Future projects include the construction of a new residence building for the growing student housing needs and ‘The Common Link’. The Common Link, named after a previous president of the college, Dr. Ron Common, acts as a connection between the current campus and the new Health and Wellness Centre.

=== Enji Maawnjiding ===

Enji Maawnjiding ("Where we gather") is an Anishinaabe meeting centre located on the campus, a home away from home for local and out of town students. The centre is the focal point of Sault College's Indigenous student population. Used on a day-to-day basis as a student lounge, Enji Maawnjiding also hosts a number of social and cultural events.
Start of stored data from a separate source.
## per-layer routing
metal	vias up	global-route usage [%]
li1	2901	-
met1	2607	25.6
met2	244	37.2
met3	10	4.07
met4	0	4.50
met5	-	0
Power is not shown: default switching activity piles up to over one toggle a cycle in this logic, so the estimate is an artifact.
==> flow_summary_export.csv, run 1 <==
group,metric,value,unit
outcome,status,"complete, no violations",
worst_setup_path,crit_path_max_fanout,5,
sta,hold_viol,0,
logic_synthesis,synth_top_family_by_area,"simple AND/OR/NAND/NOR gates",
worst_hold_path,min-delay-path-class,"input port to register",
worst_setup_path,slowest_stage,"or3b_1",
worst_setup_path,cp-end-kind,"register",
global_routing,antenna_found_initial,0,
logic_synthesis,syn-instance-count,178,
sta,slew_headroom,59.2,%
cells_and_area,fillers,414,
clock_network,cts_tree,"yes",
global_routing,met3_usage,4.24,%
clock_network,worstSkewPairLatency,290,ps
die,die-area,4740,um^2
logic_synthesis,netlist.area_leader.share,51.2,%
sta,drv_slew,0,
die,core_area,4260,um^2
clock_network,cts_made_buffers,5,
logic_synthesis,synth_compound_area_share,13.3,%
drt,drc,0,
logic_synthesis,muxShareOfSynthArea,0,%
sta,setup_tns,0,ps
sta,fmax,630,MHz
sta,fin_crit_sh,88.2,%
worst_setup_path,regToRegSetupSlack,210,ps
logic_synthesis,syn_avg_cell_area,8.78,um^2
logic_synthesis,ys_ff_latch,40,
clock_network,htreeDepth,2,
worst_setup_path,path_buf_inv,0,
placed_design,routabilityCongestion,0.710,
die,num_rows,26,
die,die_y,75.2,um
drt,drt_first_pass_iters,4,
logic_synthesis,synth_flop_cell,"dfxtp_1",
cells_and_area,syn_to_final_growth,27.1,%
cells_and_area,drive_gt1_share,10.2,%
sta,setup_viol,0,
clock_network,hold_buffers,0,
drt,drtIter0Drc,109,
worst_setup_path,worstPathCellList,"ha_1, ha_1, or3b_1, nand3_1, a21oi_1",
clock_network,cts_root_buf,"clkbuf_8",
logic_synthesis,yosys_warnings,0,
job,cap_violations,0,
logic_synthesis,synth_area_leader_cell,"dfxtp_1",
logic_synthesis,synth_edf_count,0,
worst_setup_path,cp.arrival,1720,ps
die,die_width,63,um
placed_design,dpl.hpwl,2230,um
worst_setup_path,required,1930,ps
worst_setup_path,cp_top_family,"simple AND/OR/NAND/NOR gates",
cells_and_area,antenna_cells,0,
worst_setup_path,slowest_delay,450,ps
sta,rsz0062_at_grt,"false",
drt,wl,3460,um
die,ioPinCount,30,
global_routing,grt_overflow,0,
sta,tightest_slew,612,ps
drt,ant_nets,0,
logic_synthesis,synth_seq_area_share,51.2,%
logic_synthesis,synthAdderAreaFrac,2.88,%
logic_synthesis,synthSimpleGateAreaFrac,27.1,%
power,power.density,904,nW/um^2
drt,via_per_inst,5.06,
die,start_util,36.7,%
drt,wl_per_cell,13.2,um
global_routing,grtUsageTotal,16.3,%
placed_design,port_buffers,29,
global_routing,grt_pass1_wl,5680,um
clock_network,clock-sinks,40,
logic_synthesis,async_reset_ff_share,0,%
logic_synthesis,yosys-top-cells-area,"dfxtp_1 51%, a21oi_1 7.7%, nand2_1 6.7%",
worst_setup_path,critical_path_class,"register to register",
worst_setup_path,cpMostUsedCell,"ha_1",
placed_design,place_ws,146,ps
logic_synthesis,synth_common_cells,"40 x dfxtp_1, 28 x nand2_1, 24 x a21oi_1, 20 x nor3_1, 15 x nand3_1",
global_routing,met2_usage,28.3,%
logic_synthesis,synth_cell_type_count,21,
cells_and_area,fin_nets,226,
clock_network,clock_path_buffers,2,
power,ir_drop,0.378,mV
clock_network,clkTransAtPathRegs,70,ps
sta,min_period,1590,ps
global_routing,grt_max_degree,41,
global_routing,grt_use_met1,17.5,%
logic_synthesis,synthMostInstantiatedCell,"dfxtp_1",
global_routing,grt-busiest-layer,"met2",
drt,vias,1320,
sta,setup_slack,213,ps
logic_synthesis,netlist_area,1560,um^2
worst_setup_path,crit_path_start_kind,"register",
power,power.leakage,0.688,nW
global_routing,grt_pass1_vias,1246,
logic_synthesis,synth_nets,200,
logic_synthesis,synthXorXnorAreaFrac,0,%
Located outside Enji Maawnjiding there is a traditional medicine garden, as well as a sacred arbour and sweat lodge.

=== Student Health & Wellness Centre ===

The new $12.5 million Student Health & Wellness Centre is a 40,000 square foot facility consisting of:

- Academic labs to enhance student learning
- Fitness rooms to promote student & employee health and wellness
- Meeting space to host the sharing of ideas and information
- New gymnasium to better accommodate varsity sports
- New Student Life Centre

Along with offering a greatly improved fitness and recreation area for students and community members, this project is critical to the curriculum of the college in programs of study such as:

- Police Foundations
- Protection Security and Investigation
- Occupational Therapy Assistant/Physiotherapy Assistant
- Fitness & Health Promotion.

== Athletics ==
The Sault Cougars play in the Ontario Colleges Athletic Association West Division, while the Men's and Women's Hockey teams play in the American Collegiate Hockey Association. The football team plays in the Ontario Football Conference of the Canadian Junior Football League.
- Men's Baseball
- Curling
- Golf
- Men's Hockey
- Women's Hockey
- Football
- Women's Volleyball

There is also on campus recreational sports organized by students and staff at Sault College.
- Ball Hockey
- Curling Fun Spiel
- Dodge Ball
- Indoor Soccer
- Beach Volleyball
- 3 on 3 Basketball
- Volleyball
- Golf Tournament
- Road Hockey
- Ultimate Frisbee

== Aircraft fleet ==
Sault College is home of one of the best recognized aviation programs in Canada, the program provides Integrated Commercial Pilot License Aircraft including a multi-engine instrument rating (CPL (A)IR).

- 13xZlin Z-242L
- 3xPiper PA-44 Seminole
- 4xCirrus SR20

== Timmies Cam ==
During the 2012–2013 school year, Sault College introduced the 'Timmies Cam'. This option in the college's online portal allowed for students, faculty, and staff to scan the Tim Horton's area, via web cam, before venturing to the very busy coffee shop. The idea was created through the observation of a tweet that indicated that the line ups were always so long and that they wished they had a way to know when it wasn't busy. Sault College noticed this and introduced the service to help the busy flow of traffic through Tim Horton's.